Folsom gave a muffled scream of terror and pain as the knife struck him. It, surprisingly, was only a glancing slice across his naked thigh. But trussed up as he was, spread-eagled naked and bound on the bed with sexual devices possessing every orifice, he was completely at the mercy of whatever game Sten was playing. He steeled himself for the next slice of the knife, dreading where that might be, keeping his eyes tightly shut as the last defense available to him.
But the final blow did not come, and he heard a yelp and a gurgling noise and opened his eyes as Sten fell on top of him, their eyes now glued on each other's, and Sten's registering as much surprise and pain as Folsom felt.
And then the leather thongs binding Folsom's wrists and ankles to the bed were being sliced away and Fritz, the bruiser, was helping to push Sten's gasping body off of Folsom and also, as delicately as possible, relieving Folsom of the beleaguering sounding wand and oversized dildo.

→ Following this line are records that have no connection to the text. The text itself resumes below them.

--- config.mk ---
export PLATFORM = sky130hd
export DESIGN_NAME = motorCommandLink
export DESIGN_NICKNAME = d
export VERILOG_FILES = /design/src/source/motorLinkPkg.sv /design/src/source/commandDecoder.sv /design/src/source/messageSerializer.sv /design/src/source/motorCommandLink.sv /design/src/source/uartTransmitter.sv /design/src/source/wheelFieldFormatter.sv
export VERILOG_INCLUDE_DIRS = /design/src /design/src/source
export SDC_FILE = /design/constraint.sdc
export NUM_CORES = 1
export LEC_CHECK = 0
export BUFFER_PORTS_ARGS = -buffer_cell sky130_fd_sc_hd__buf_4
export CORE_MARGIN = 10
export CORE_UTILIZATION = 56
export CTS_CLUSTER_DIAMETER = 30
export CTS_CLUSTER_SIZE = 40
export DETAILED_ROUTE_END_ITERATION = 16
export PLACE_DENSITY_LB_ADDON = 0.25
export SETUP_SLACK_MARGIN = 0.1
export SLEW_MARGIN = 0
export SYNTH_ARGS = -nofsm -noshare
export SYNTH_HDL_FRONTEND = slang
export SYNTH_SLANG_ARGS = --single-unit
--- constraint.sdc ---
create_clock -name clk -period 2.6 [get_ports clk]
set_clock_uncertainty 0.05 [all_clocks]
set_input_delay 0 -clock clk [delete_from_list [all_inputs] [get_ports clk]]
set_output_delay 0 -clock clk [all_outputs]
set_load 0.03 [all_outputs]
--- src/source/linkParams.svh ---
`ifndef LINK_PARAMS_SVH
`define LINK_PARAMS_SVH

// Shared sizing for the motor command link

// Baud divisor for 115200 baud on a 50 MHz clock
`define LINK_CLKS_PER_BIT 434

// Longest wheel field text, as in "-0.00"
`define LINK_FIELD_CHARS 5

// Differential drive, left and right
`define LINK_WHEELS 2

// Fixed skeleton plus the two longest fields
`define LINK_MAX_MSG 27

`endif

--- src/source/motorLinkPkg.sv ---
`default_nettype none

`include "linkParams.svh"

package motorLinkPkg;

    // Speed text selector per wheel
    typedef enum logic [2:0] {
        spdZero    = 3'd0, // "0"
        spdNegZero = 3'd1, // "-0.00"
        spdTurn    = 3'd2, // "0.12"
        spdSlow    = 3'd3, // "0.05"
        spdMedium  = 3'd4, // "0.25"
        spdFast    = 3'd5  // "0.5"
    } speedCode;

    // One speed code per wheel, left in the upper bits
    typedef struct packed {
        speedCode left;  // Goes after "L":
        speedCode right; // Goes after "R":
    } wheelCommand;

    // ASCII text of one wheel field
    typedef struct packed {
        logic [`LINK_FIELD_CHARS-1:0][7:0] chars; // First char in top byte
        logic [2:0]                        length; // Valid chars, 1 to 5
    } wheelField;

endpackage

`default_nettype wire

--- src/source/commandDecoder.sv ---
`timescale 1ns/1ps
`default_nettype none

module commandDecoder (
    input  logic [2:0]               stateControl, // Drive state from the switches
    output motorLinkPkg::wheelCommand command      // Speed code per wheel
);

    always_comb begin
        case (stateControl)
            3'd0: begin // Stop
                command.left  = motorLinkPkg::spdZero;
                command.right = motorLinkPkg::spdZero;
            end
            3'd1: begin // Turn left
                command.left  = motorLinkPkg::spdNegZero;
                command.right = motorLinkPkg::spdTurn;
            end
            3'd2: begin // Turn right
                command.left  = motorLinkPkg::spdTurn;
                command.right = motorLinkPkg::spdNegZero;
            end
            3'd3: begin // Forward slow
                command.left  = motorLinkPkg::spdSlow;
                command.right = motorLinkPkg::spdSlow;
            end
            3'd4: begin // Forward medium
                command.left  = motorLinkPkg::spdMedium;
                command.right = motorLinkPkg::spdMedium;
            end
            3'd5: begin // Forward fast
                command.left  = motorLinkPkg::spdFast;
                command.right = motorLinkPkg::spdFast;
            end
            default: begin // Codes 6 and 7 stop the robot
                command.left  = motorLinkPkg::spdZero;
                command.right = motorLinkPkg::spdZero;
            end
        endcase
    end

    // Floating switch inputs would silently map to stop
    assert final (!$isunknown(stateControl))
        else $error("commandDecoder: stateControl is unknown");

endmodule

`default_nettype wire

--- src/source/messageSerializer.sv ---
`timescale 1ns/1ps
`default_nettype none

`include "linkParams.svh"

module messageSerializer (
    input  logic                    clk,
    input  logic                    rst,
    input  motorLinkPkg::wheelField fields [`LINK_WHEELS], // Left then right
    output logic [7:0]              byteData,      // Byte offered to the UART
    output logic                    byteValid,     // Offer pending
    input  logic                    byteReady,     // UART idle
    input  logic                    frameEnd,      // Stop bit finishing
    output logic                    done,          // Message fully on the line
    output logic [7:0]              messageLength, // Length of latched message
    output logic [7:0]              lastByte       // Most recently accepted byte
);

    localparam int prefixLen  = 11;
    localparam int midLen     = 5;
    localparam int suffixLen  = 2;
    localparam int fixedChars = prefixLen + midLen + suffixLen; // 18 skeleton bytes

    localparam logic [8*prefixLen-1:0] prefixText = "{\"T\":1,\"L\":";
    localparam logic [8*midLen-1:0]    midText    = ",\"R\":";
    localparam logic [8*suffixLen-1:0] suffixText = "}\n";

    typedef enum logic [2:0] {
        segLatch,   // Capture fields for the next message
        segPrefix,  // {"T":1,"L":
        segLeft,    // Left wheel text
        segMid,     // ,"R":
        segRight,   // Right wheel text
        segSuffix,  // Closing brace and newline
        segWaitEnd  // Last frame still on the line
    } segmentType;

    segmentType              segment;      // Segment of the byte on byteData
    segmentType              nextSegment;  // Segment after the current one
    logic [3:0]              charIndex;    // Char within the segment
    logic                    segmentLast;  // Current byte ends its segment
    logic                    transfer;     // Handshake completes this cycle
    motorLinkPkg::wheelField held [`LINK_WHEELS]; // Fields frozen per message

    assign transfer = byteValid && byteReady;

    // Byte lookup from the segment cursor
    always_comb begin
        byteData    = 8'h00;
        segmentLast = 1'b0;
        nextSegment = segLatch;
        case (segment)
            segPrefix: begin
                byteData    = prefixText[8*(prefixLen-1-charIndex) +: 8];
                segmentLast = charIndex == 4'(prefixLen - 1);
                nextSegment = segLeft;
            end
            segLeft: begin
                byteData    = held[0].chars[`LINK_FIELD_CHARS-1-charIndex];
                segmentLast = charIndex == {1'b0, held[0].length} - 4'd1; // Latched length
                nextSegment = segMid;
            end
            segMid: begin
                byteData    = midText[8*(midLen-1-charIndex) +: 8];
                segmentLast = charIndex == 4'(midLen - 1);
                nextSegment = segRight;
            end
            segRight: begin
                byteData    = held[1].chars[`LINK_FIELD_CHARS-1-charIndex];
                segmentLast = charIndex == {1'b0, held[1].length} - 4'd1;
                nextSegment = segSuffix;
            end
            segSuffix: begin
                byteData    = suffixText[8*(suffixLen-1-charIndex) +: 8];
                segmentLast = charIndex == 4'(suffixLen - 1);
                nextSegment = segWaitEnd;
            end
            default: begin // Latch and wait present no byte
                nextSegment = segLatch;
            end
        endcase
    end

    // Segment FSM and handshake
    always_ff @(posedge clk or posedge rst) begin
        if (rst) begin
            segment       <= segLatch;
            charIndex     <= '0;
            byteValid     <= 1'b0;
            done          <= 1'b0;
            messageLength <= 8'(fixedChars + 2); // Stop message
            lastByte      <= 8'h00;
        end else begin
            done <= 1'b0; // Single-cycle pulse
            if (segment == segLatch) begin
                segment       <= segPrefix;
                charIndex     <= '0;
                byteValid     <= 1'b1; // First brace offered next cycle
                messageLength <= 8'(fixedChars) + 8'(fields[0].length) + 8'(fields[1].length);
            end else if (segment == segWaitEnd) begin
                if (frameEnd) begin // Newline frame finished
                    done    <= 1'b1;
                    segment <= segLatch; // Next message latched with done
                end
            end else if (transfer) begin
                lastByte <= byteData;
                if (segmentLast) begin
                    segment   <= nextSegment;
                    charIndex <= '0;
                    if (segment == segSuffix) begin
                        byteValid <= 1'b0; // Newline was the last byte
                    end
                end else begin
                    charIndex <= charIndex + 4'd1;
                end
            end
        end
    end

    // Field payload, captured once per message
    always_ff @(posedge clk) begin
        if (segment == segLatch) begin
            held <= fields;
        end
    end

    // Offered byte holds until the UART takes it
    assert property (@(posedge clk) disable iff (rst)
        byteValid && !byteReady |=> byteValid && $stable(byteData))
        else $error("messageSerializer: byte changed before transfer");

    // done only after the whole message has left
    assert property (@(posedge clk) disable iff (rst) !(done && byteValid))
        else $error("messageSerializer: done while a byte is pending");

    assert property (@(posedge clk) disable iff (rst) messageLength <= 8'(`LINK_MAX_MSG))
        else $error("messageSerializer: length %0d over limit", messageLength);

endmodule

`default_nettype wire

--- src/source/motorCommandLink.sv ---
`timescale 1ns/1ps
`default_nettype none

`include "linkParams.svh"

module motorCommandLink #(
    parameter int clksPerBit = `LINK_CLKS_PER_BIT // Baud divisor
) (
    input  logic       clk,
    input  logic       rst,
    input  logic [2:0] stateControl,  // Drive state select
    output logic       txLine,        // UART output to the motor board
    output logic       done,          // Message complete pulse
    output logic [7:0] messageLength, // Bytes in the current message
    output logic [7:0] lastByte       // Last byte handed to the UART
);

    motorLinkPkg::wheelCommand command;                    // Decoded speeds
    motorLinkPkg::speedCode    wheelSpeeds [`LINK_WHEELS]; // Speed per wheel
    motorLinkPkg::wheelField   fields [`LINK_WHEELS];      // Text per wheel
    logic [7:0]                byteData;
    logic                      byteValid;
    logic                      byteReady;
    logic                      frameEnd;

    commandDecoder decoder (
        .stateControl(stateControl),
        .command     (command)
    );

    assign wheelSpeeds[0] = command.left;
    assign wheelSpeeds[1] = command.right;

    // One formatter per wheel
    for (genvar w = 0; w < `LINK_WHEELS; w++) begin : gWheel
        wheelFieldFormatter formatter (
            .speed(wheelSpeeds[w]),
            .field(fields[w])
        );
    end

    messageSerializer serializer (
        .clk          (clk),
        .rst          (rst),
        .fields       (fields),
        .byteData     (byteData),
        .byteValid    (byteValid),
        .byteReady    (byteReady),
        .frameEnd     (frameEnd),
        .done         (done),
        .messageLength(messageLength),
        .lastByte     (lastByte)
    );

    uartTransmitter #(.clksPerBit(clksPerBit)) transmitter (
        .clk      (clk),
        .rst      (rst),
        .byteData (byteData),
        .byteValid(byteValid),
        .byteReady(byteReady),
        .txLine   (txLine),
        .frameEnd (frameEnd)
    );

endmodule

`default_nettype wire

--- src/source/uartTransmitter.sv ---
`timescale 1ns/1ps
`default_nettype none

`include "linkParams.svh"

module uartTransmitter #(
    parameter int clksPerBit = `LINK_CLKS_PER_BIT // Clock cycles per serial bit
) (
    input  logic       clk,
    input  logic       rst,
    input  logic [7:0] byteData,  // Byte to send
    input  logic       byteValid, // Byte offered
    output logic       byteReady, // High only while idle
    output logic       txLine,    // Serial output, idles high
    output logic       frameEnd   // Last cycle of the stop bit
);

    localparam int countWidth = (clksPerBit > 1) ? $clog2(clksPerBit) : 1;

    typedef enum logic [1:0] {
        txIdle,  // Line high, accepting a byte
        txStart, // Start bit low
        txData,  // Eight data bits, LSB first
        txStop   // Stop bit high
    } txStateType;

    txStateType            state;
    logic [countWidth-1:0] baudCount; // Cycles within the current bit
    logic [2:0]            bitCount;  // Data bit number
    logic [7:0]            shiftReg;  // Remaining data bits
    logic                  bitDone;   // Current bit has lasted clksPerBit

    assign bitDone   = baudCount == countWidth'(clksPerBit - 1);
    assign byteReady = state == txIdle;
    assign frameEnd  = (state == txStop) && bitDone;

    always_ff @(posedge clk or posedge rst) begin
        if (rst) begin
            state     <= txIdle;
            baudCount <= '0;
            bitCount  <= '0;
            txLine    <= 1'b1; // Mark level
        end else begin
            baudCount <= bitDone ? '0 : baudCount + 1'b1;
            case (state)
                txIdle: begin
                    baudCount <= '0; // Bit timing starts at the start bit
                    if (byteValid) begin
                        state  <= txStart;
                        txLine <= 1'b0; // Start bit on the cycle after transfer
                    end
                end
                txStart: begin
                    if (bitDone) begin
                        state    <= txData;
                        bitCount <= '0;
                        txLine   <= shiftReg[0]; // Bit 0 first
                    end
                end
                txData: begin
                    if (bitDone) begin
                        if (bitCount == 3'd7) begin
                            state  <= txStop;
                            txLine <= 1'b1;
                        end else begin
                            bitCount <= bitCount + 3'd1;
                            txLine   <= shiftReg[0];
                        end
                    end
                end
                default: begin // Stop bit
                    if (bitDone) begin
                        state <= txIdle;
                    end
                end
            endcase
        end
    end

    // Data path, loaded on transfer and shifted per bit
    always_ff @(posedge clk) begin
        if (byteReady && byteValid) begin
            shiftReg <= byteData;
        end else if ((state == txStart || state == txData) && bitDone) begin
            shiftReg <= shiftReg >> 1;
        end
    end

    // Idle line must sit at mark between frames
    assert property (@(posedge clk) disable iff (rst) byteReady |-> txLine)
        else $error("uartTransmitter: line low while idle");

endmodule

`default_nettype wire

--- src/source/wheelFieldFormatter.sv ---
`timescale 1ns/1ps
`default_nettype none

module wheelFieldFormatter (
    input  motorLinkPkg::speedCode  speed, // Speed code for this wheel
    output motorLinkPkg::wheelField field  // Left-aligned text and its length
);

    // Text is left-aligned, unused bytes padded with zero
    always_comb begin
        case (speed)
            motorLinkPkg::spdZero: begin
                field.chars  = {"0", 32'h0}; // Single digit
                field.length = 3'd1;
            end
            motorLinkPkg::spdNegZero: begin
                field.chars  = "-0.00"; // Fills all five bytes
                field.length = 3'd5;
            end
            motorLinkPkg::spdTurn: begin
                field.chars  = {"0.12", 8'h0}; // Turning wheel
                field.length = 3'd4;
            end
            motorLinkPkg::spdSlow: begin
                field.chars  = {"0.05", 8'h0};
                field.length = 3'd4;
            end
            motorLinkPkg::spdMedium: begin
                field.chars  = {"0.25", 8'h0};
                field.length = 3'd4;
            end
            motorLinkPkg::spdFast: begin
                field.chars  = {"0.5", 16'h0}; // Shortest nonzero speed text
                field.length = 3'd3;
            end
            default: begin // Unused codes send zero speed
                field.chars  = {"0", 32'h0};
                field.length = 3'd1;
            end
        endcase
    end

    // Serializer walks chars up to length, so an empty field would
    // end its segment before the first byte
    assert final (field.length != 3'd0)
        else $error("wheelFieldFormatter: empty field for speed %0d", speed);

endmodule

`default_nettype wire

"What? How?" Folsom sputtered as the plug gag came out of his mouth.
"I saw Sten entice you out of the cathedral," the German club bouncer said.
"So you followed me even when I told you not to," Folsom said, still in shock and not thinking on all cylinders. If the German hadn't followed him, the German couldn't have saved him from a painful death.
"Roman told me to take care of you, and I know Sten well. I knew you were in serious trouble and didn't seem to know it. I lost you in the Dom Platz, but we have a network here, men like you and me, and I eventually connected with the desk clerk at this hotel, who identified you both from the description I gave him. Sorry it took so long—almost too long."
"Yes, yes, Thanks for coming to the rescue."
Sten was gurgling ominously on the bed beside Folsom. It was clear he didn't have long to live. His death stab at Folsom had been deflected when the bruiser broke in and hurled himself at the bed. But then the knife had done its work on Sten.
Folsom turned to him and brought his head very close to Sten's. The misguided bartender's eyes were beginning to glaze over, and he was grimacing and panting from the pain in his gut. Folsom started to talk to him in soothing tones, not really to comfort him all that much but to both make sure he wasn't a threat anymore and to squeeze whatever information he could get out of the man. Folsom's instincts as a police detective were winning through his own pain, pain that had been inflicted by this man he was now cajoling.
"Who did them, Sten? who killed Meister and Dieter?" Folsom hadn't forgotten Tiho, of course, but it was almost self-evident now that Sten himself had killed Tiho.
Sten was trying to say something. Folsom put his ear close to Sten's mouth and was able to hear the name he needed. And then Sten was gone.
"You should go clean yourself up," the bruiser was saying. "I'll call the cops, but it's up to you whether we stay here and wait for them."
"Roman." It suddenly hit Folsom. If Tiho had been killed for what he knew, Roman was either equally a target or was already dead. Where was Ralf now, Folsom wondered. Regardless, he had to made an attempt to help Roman if he could. He knew he could count on the bruiser to back him up on this and get him back to the ship the fastest way possible.
Miracles of miracles. The bruiser had somehow come up with a motorcycle to aid his search for Folsom and it was sitting right outside the hotel door on Marsil Platz. A quick zip down Muhlenbach to the road paralleling the Rhine and they were at the ship within eight minutes. The guards the police had stationed on the dock and at the entrance to the ship just stood and gawked with dropped jaws as the man they were searching for on the ship was storming the ship from the dock with a gigantic bodyguard of his own in his wake.
Folsom asked the guy on duty at reception where the captain's cabin was, and then the bruiser asked him more pointedly and far more effectively, and the conga line was off to the races—Folsom followed closely by the bouncer, who was bouncing off the walls of the narrow corridor and keeping the tagline of policemen from reaching Folsom. The desk clerk was far in the rear but making every effort to get there in time to enjoy the fireworks.